We have all been faced with commercial and intellectual property litigation where we would give almost anything to change a few key facts. One area where some proactive steps can greatly strengthen a client’s later litigation position is in the area of intellectual property. Advising our clients to follow a few internal procedures, and assisting our clients in policing certain activities, can ensure a client litigates from a position of strength, rather than having to face many of the unfortunate, and often inadvertent, problems that may arise in litigation.
Intellectual property litigation often involves claims of patent, trademark, or copyright infringement, as well as trade secret misappropriation. A client that implements the following basic policies and procedures related to its patents, trademarks, copyrights, and trade secrets can greatly strengthen its infringement/misappropriation claims, and often avoid having its claims thrown out on summary judgment.

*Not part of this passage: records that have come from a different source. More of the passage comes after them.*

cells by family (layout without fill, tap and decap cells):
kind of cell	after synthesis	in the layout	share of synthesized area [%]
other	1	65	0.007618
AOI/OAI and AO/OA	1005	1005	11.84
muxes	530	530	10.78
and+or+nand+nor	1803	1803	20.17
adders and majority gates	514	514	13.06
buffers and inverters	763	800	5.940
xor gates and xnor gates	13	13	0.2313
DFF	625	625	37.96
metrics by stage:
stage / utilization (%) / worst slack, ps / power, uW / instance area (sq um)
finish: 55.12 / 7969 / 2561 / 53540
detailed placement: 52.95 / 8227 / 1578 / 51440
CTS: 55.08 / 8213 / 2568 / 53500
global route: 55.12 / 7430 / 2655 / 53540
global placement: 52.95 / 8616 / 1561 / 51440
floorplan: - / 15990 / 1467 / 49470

- Designate one person to be in charge of the patent process, so that at least one person is aware of all patent activities.

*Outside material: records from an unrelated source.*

File: src/rtl/jump_gated_kalman_force_filter.sv
// Top level: jump-gated scalar Kalman filter over three force axes, microcoded datapath.
// A new sample is taken only in the idle step, so one sample is in flight at a time; the pace is
// set by the bit-serial gain divider and the single shared multiplier stepped per axis, and the
// sequencer waits before loading the output while an earlier result has not been taken.
// Reset: estimates clear to zero, covariance to one, registers to their defaults.
`timescale 1ns / 1ps

module jump_gated_kalman_force_filter (
	input  logic                              clk,
	input  logic                              arst_n,
	input  logic                              sample_valid,
	output logic                              sample_ready,
	input  jgkf_pkg::sample_t                 sample,
	output logic                              result_valid,
	input  logic                              result_ready,
	output jgkf_pkg::result_t                 result,
	input  logic                              cfg_we,
	input  logic [jgkf_pkg::CFG_IDX_W-1:0]    cfg_index,
	input  logic [jgkf_pkg::CFG_W-1:0]        cfg_data
);

	localparam int F       = jgkf_pkg::FRAC_BITS;
	localparam int AXES    = jgkf_pkg::AXES;
	localparam int DATA_W  = jgkf_pkg::DATA_W;
	localparam int GAIN_W  = jgkf_pkg::GAIN_W;
	localparam int PP_W    = jgkf_pkg::PP_W;
	localparam int DEN_W   = jgkf_pkg::DEN_W;
	localparam int DIFF_W  = jgkf_pkg::DIFF_W;
	localparam int MUL_A_W = jgkf_pkg::MUL_A_W;
	localparam int MUL_B_W = jgkf_pkg::MUL_B_W;
	localparam int PROD_W  = jgkf_pkg::PROD_W;
	localparam int PRED_W  = jgkf_pkg::PRED_W;
	localparam int CNT_W   = jgkf_pkg::DIV_CNT_W;
	localparam int AXIS_W  = jgkf_pkg::AXIS_W;

	localparam logic [GAIN_W-1:0] GAIN_ONE = {1'b1, {F{1'b0}}};
	localparam logic signed [PROD_W:0] ROUND_HALF =
		{{(PROD_W+1-F){1'b0}}, 1'b1, {(F-1){1'b0}}};
	localparam logic [CNT_W-1:0]  DIV_LAST  = CNT_W'(F - 1);
	localparam logic [AXIS_W-1:0] AXIS_LAST = AXIS_W'(AXES - 1);

	// Sequencer
	jgkf_pkg::step_t pc_q, pc_next;
	jgkf_pkg::ctrl_t cw;
	logic            jump;
	logic            in_fire;
	logic            out_fire;

	// Configuration registers
	logic [jgkf_pkg::Q_W-1:0]     q_noise_q;
	logic [jgkf_pkg::R_W-1:0]     r_noise_q;
	logic [jgkf_pkg::THR_W-1:0]   thr_q;
	logic [jgkf_pkg::BLEND_W-1:0] blend_q;

	// Filter state
	logic signed [DATA_W-1:0] est_mem_q [AXES];
	logic        [DATA_W-1:0] cov_q;

	// Datapath registers
	logic signed [DATA_W-1:0] z_q      [AXES];
	logic signed [DATA_W-1:0] res_f_q  [AXES];
	logic signed [DATA_W-1:0] res_d_q  [AXES];
	logic        [PP_W-1:0]   pp_q;
	logic        [DEN_W-1:0]  den_q;
	logic        [DEN_W-1:0]  rem_q;
	logic        [GAIN_W-1:0] gain_q;
	logic        [CNT_W-1:0]  div_cnt_q;
	logic        [AXIS_W-1:0] axis_q;
	logic signed [DIFF_W-1:0] diff_q;
	logic                     jump_q;
	logic signed [PROD_W-1:0] mul_q;
	logic signed [PROD_W-1:0] acc_q;
	logic signed [PRED_W-1:0] pred_q;
	logic signed [PRED_W-1:0] rnd_q;
	logic signed [DATA_W-1:0] est_q;
	logic                     result_valid_q;
	jgkf_pkg::result_t        result_q;

	// Combinational datapath
	logic signed [DATA_W-1:0]  z_sel;
	logic signed [DATA_W-1:0]  x_sel;
	logic signed [MUL_A_W-1:0] mul_a;
	logic signed [MUL_B_W-1:0] mul_b;
	logic                      is_mul;
	logic                      int_ge;
	logic        [DEN_W:0]     rem2;
	logic                      step_ge;
	logic        [DIFF_W-1:0]  mag;
	logic signed [PROD_W:0]    blend_sum;
	logic signed [PROD_W:0]    rnd_sum;
	logic signed [PRED_W-1:0]  est_sum;
	logic signed [PRED_W-1:0]  delta_sum;

	assign in_fire      = sample_valid & sample_ready;
	assign out_fire     = result_valid_q & result_ready;
	assign sample_ready = (pc_q == jgkf_pkg::STEP_IDLE);
	assign result_valid = result_valid_q;
	assign result       = result_q;

	// Microcode fetch and jump decision
	assign cw = jgkf_pkg::ucode(pc_q);

	always_comb begin
		unique case (cw.cond)
			jgkf_pkg::C_NEXT:      jump = 1'b0;
			jgkf_pkg::C_ALWAYS:    jump = 1'b1;
			jgkf_pkg::C_NO_REQ:    jump = ~in_fire;
			jgkf_pkg::C_DIV_LOOP:  jump = (div_cnt_q != DIV_LAST);
			jgkf_pkg::C_AXIS_LOOP: jump = (axis_q != AXIS_LAST);
			jgkf_pkg::C_OUT_BUSY:  jump = result_valid_q & ~result_ready;
			default:               jump = 1'b1;
		endcase
	end

	always_comb begin
		if (jump)
			pc_next = cw.target;
		else
			pc_next = pc_q + jgkf_pkg::step_t'(1);
	end

	always_ff @(posedge clk or negedge arst_n) begin
		if (!arst_n)
			pc_q <= jgkf_pkg::STEP_IDLE;
		else
			pc_q <= pc_next;
	end

	// Configuration writes
	always_ff @(posedge clk or negedge arst_n) begin
		if (!arst_n) begin
			q_noise_q <= jgkf_pkg::PROCESS_NOISE_RST;
			r_noise_q <= jgkf_pkg::MEASUREMENT_NOISE_RST;
			thr_q     <= jgkf_pkg::JUMP_THRESHOLD_RST;
			blend_q   <= jgkf_pkg::BLEND_WEIGHT_RST;
		end else if (cfg_we) begin
			unique case (jgkf_pkg::cfg_reg_t'(cfg_index))
				jgkf_pkg::REG_PROCESS_NOISE:     q_noise_q <= cfg_data[jgkf_pkg::Q_W-1:0];
				jgkf_pkg::REG_MEASUREMENT_NOISE: r_noise_q <= cfg_data[jgkf_pkg::R_W-1:0];
				jgkf_pkg::REG_JUMP_THRESHOLD:    thr_q     <= cfg_data[jgkf_pkg::THR_W-1:0];
				jgkf_pkg::REG_BLEND_WEIGHT:      blend_q   <= cfg_data[jgkf_pkg::BLEND_W-1:0];
				default: ;
			endcase
		end
	end

	// Per-axis operand select
	assign z_sel = z_q[axis_q];
	assign x_sel = est_mem_q[axis_q];

	// Shared multiplier operands
	always_comb begin
		mul_a  = '0;
		mul_b  = '0;
		is_mul = 1'b0;
		unique case (cw.op)
			jgkf_pkg::OP_MUL_COV: begin
				mul_a  = $signed({1'b0, pp_q});
				mul_b  = $signed({1'b0, GAIN_ONE - gain_q});
				is_mul = 1'b1;
			end
			jgkf_pkg::OP_MUL_Z: begin
				mul_a  = MUL_A_W'(z_sel);
				mul_b  = $signed({1'b0, blend_q});
				is_mul = 1'b1;
			end
			jgkf_pkg::OP_MUL_X: begin
				mul_a  = MUL_A_W'(x_sel);
				mul_b  = $signed({1'b0, GAIN_ONE}) - $signed({1'b0, blend_q});
				is_mul = 1'b1;
			end
			jgkf_pkg::OP_MUL_G: begin
				mul_a  = MUL_A_W'(diff_q);
				mul_b  = $signed({1'b0, gain_q});
				is_mul = 1'b1;
			end
			default: ;
		endcase
	end

	// Divider compares, jump test and rounding sums
	assign int_ge    = ({1'b0, pp_q} >= den_q);
	assign rem2      = {rem_q, 1'b0};
	assign step_ge   = (rem2 >= {1'b0, den_q});
	assign mag       = diff_q[DIFF_W-1] ? DIFF_W'(-diff_q) : DIFF_W'(diff_q);
	assign blend_sum = (PROD_W+1)'(acc_q) + (PROD_W+1)'(mul_q) + ROUND_HALF;
	assign rnd_sum   = (PROD_W+1)'(mul_q) + ROUND_HALF;
	assign est_sum   = pred_q + rnd_q;
	assign delta_sum = PRED_W'(est_q) - PRED_W'(x_sel);

	// Filter state: shared covariance and per-axis estimates
	always_ff @(posedge clk or negedge arst_n) begin
		if (!arst_n) begin
			cov_q <= DATA_W'(GAIN_ONE);
			for (int i = 0; i < AXES; i++)
				est_mem_q[i] <= '0;
		end else begin
			if (cw.op == jgkf_pkg::OP_COV_WB) begin
				if (|mul_q[PROD_W-1:F+DATA_W])
					cov_q <= '1;
				else
					cov_q <= mul_q[F+DATA_W-1:F];
			end
			if (cw.op == jgkf_pkg::OP_STORE)
				est_mem_q[axis_q] <= est_q;
		end
	end

	// Loop counters
	always_ff @(posedge clk or negedge arst_n) begin
		if (!arst_n) begin
			div_cnt_q <= '0;
			axis_q    <= '0;
		end else begin
			if (cw.op == jgkf_pkg::OP_DIV_INT)
				div_cnt_q <= '0;
			else if (cw.op == jgkf_pkg::OP_DIV_STEP)
				div_cnt_q <= div_cnt_q + CNT_W'(1);
			if (cw.op == jgkf_pkg::OP_COV_WB)
				axis_q <= '0;
			else if (cw.op == jgkf_pkg::OP_STORE && axis_q != AXIS_LAST)
				axis_q <= axis_q + AXIS_W'(1);
		end
	end

	// Output register handshake
	always_ff @(posedge clk or negedge arst_n) begin
		if (!arst_n)
			result_valid_q <= 1'b0;
		else if (cw.op == jgkf_pkg::OP_OUT)
			result_valid_q <= 1'b1;
		else if (out_fire)
			result_valid_q <= 1'b0;
	end

	// Datapath payload registers
	always_ff @(posedge clk) begin
		if (in_fire) begin
			z_q[0] <= sample.force_x;
			z_q[1] <= sample.force_y;
			z_q[2] <= sample.force_z;
		end
		if (is_mul)
			mul_q <= mul_a * mul_b;
		unique case (cw.op)
			jgkf_pkg::OP_PREP: begin
				pp_q  <= PP_W'(cov_q) + PP_W'(q_noise_q);
				den_q <= DEN_W'(cov_q) + DEN_W'(q_noise_q) + DEN_W'(r_noise_q);
			end
			jgkf_pkg::OP_DIV_INT: begin
				rem_q  <= int_ge ? DEN_W'({1'b0, pp_q} - den_q) : DEN_W'(pp_q);
				gain_q <= GAIN_W'(int_ge);
			end
			jgkf_pkg::OP_DIV_STEP: begin
				rem_q  <= step_ge ? DEN_W'(rem2 - {1'b0, den_q}) : rem2[DEN_W-1:0];
				gain_q <= {gain_q[GAIN_W-2:0], step_ge};
			end
			jgkf_pkg::OP_CLAMP: begin
				// zero denominator leaves an all-ones quotient
				if (gain_q > GAIN_ONE)
					gain_q <= GAIN_ONE;
			end
			jgkf_pkg::OP_DIFF: begin
				diff_q <= DIFF_W'(z_sel) - DIFF_W'(x_sel);
			end
			jgkf_pkg::OP_MUL_Z: begin
				jump_q <= (mag >= DIFF_W'(thr_q));
			end
			jgkf_pkg::OP_MUL_X: begin
				acc_q <= mul_q;
			end
			jgkf_pkg::OP_BLEND: begin
				if (jump_q)
					pred_q <= $signed(blend_sum[F+PRED_W-1:F]);
				else
					pred_q <= PRED_W'(x_sel);
			end
			jgkf_pkg::OP_ROUND: begin
				rnd_q <= $signed(rnd_sum[F+PRED_W-1:F]);
			end
			jgkf_pkg::OP_EST: begin
				est_q <= jgkf_pkg::sat32(est_sum);
			end
			jgkf_pkg::OP_STORE: begin
				res_f_q[axis_q] <= est_q;
				res_d_q[axis_q] <= jgkf_pkg::sat32(delta_sum);
			end
			jgkf_pkg::OP_OUT: begin
				result_q.filtered_x <= res_f_q[0];
				result_q.filtered_y <= res_f_q[1];
				result_q.filtered_z <= res_f_q[2];
				result_q.delta_x    <= res_d_q[0];
				result_q.delta_y    <= res_d_q[1];
				result_q.delta_z    <= res_d_q[2];
			end
			default: ;
		endcase
	end

endmodule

- Ensure that all appropriate employees have executed an employment agreement containing an intellectual property assignment transferring all intellectual property rights, including all patent rights, to the company. Generally, it is the “inventor”, and not the employer, that is entitled to a patent. Thus, absent such an assignment, while an employer may obtain certain “shop rights” to the invention, the inventor will likely retain ownership rights to the invention.
- Instruct employees to submit invention disclosure forms to the patent coordinator, before any public disclosure, sale, or offer for sale. This not only helps establish an early “invention” date, but it also ensures that any potential patent applications can be evaluated prior to the client’s own activities triggering a time bar under Section 102.
- Instruct research and development personnel to maintain dated research log books or internal notebooks, and have the books signed each day, preferably by someone else as well as the original author. The log books or notebooks should be kept in chronological order where possible. These notebooks can be critical to establishing the earliest possible dates of conception and reduction to practice of the invention, as well as establishing the appropriate “inventors” of an invention.
- Ensure that the company has invention rights agreement with any third parties or outside contractors that are utilized in the development, testing, or manufacture of the invention. Often, a third party contributes to improvements or modifications to the invention, and may inadvertently become a co-inventor if the contribution involves “conception of the invention” and is included in one or more claims of the patent. This can cause significant problems because if deemed a co-inventor, such third party may commercialize the invention without the company’s consent and without any accounting for its profits.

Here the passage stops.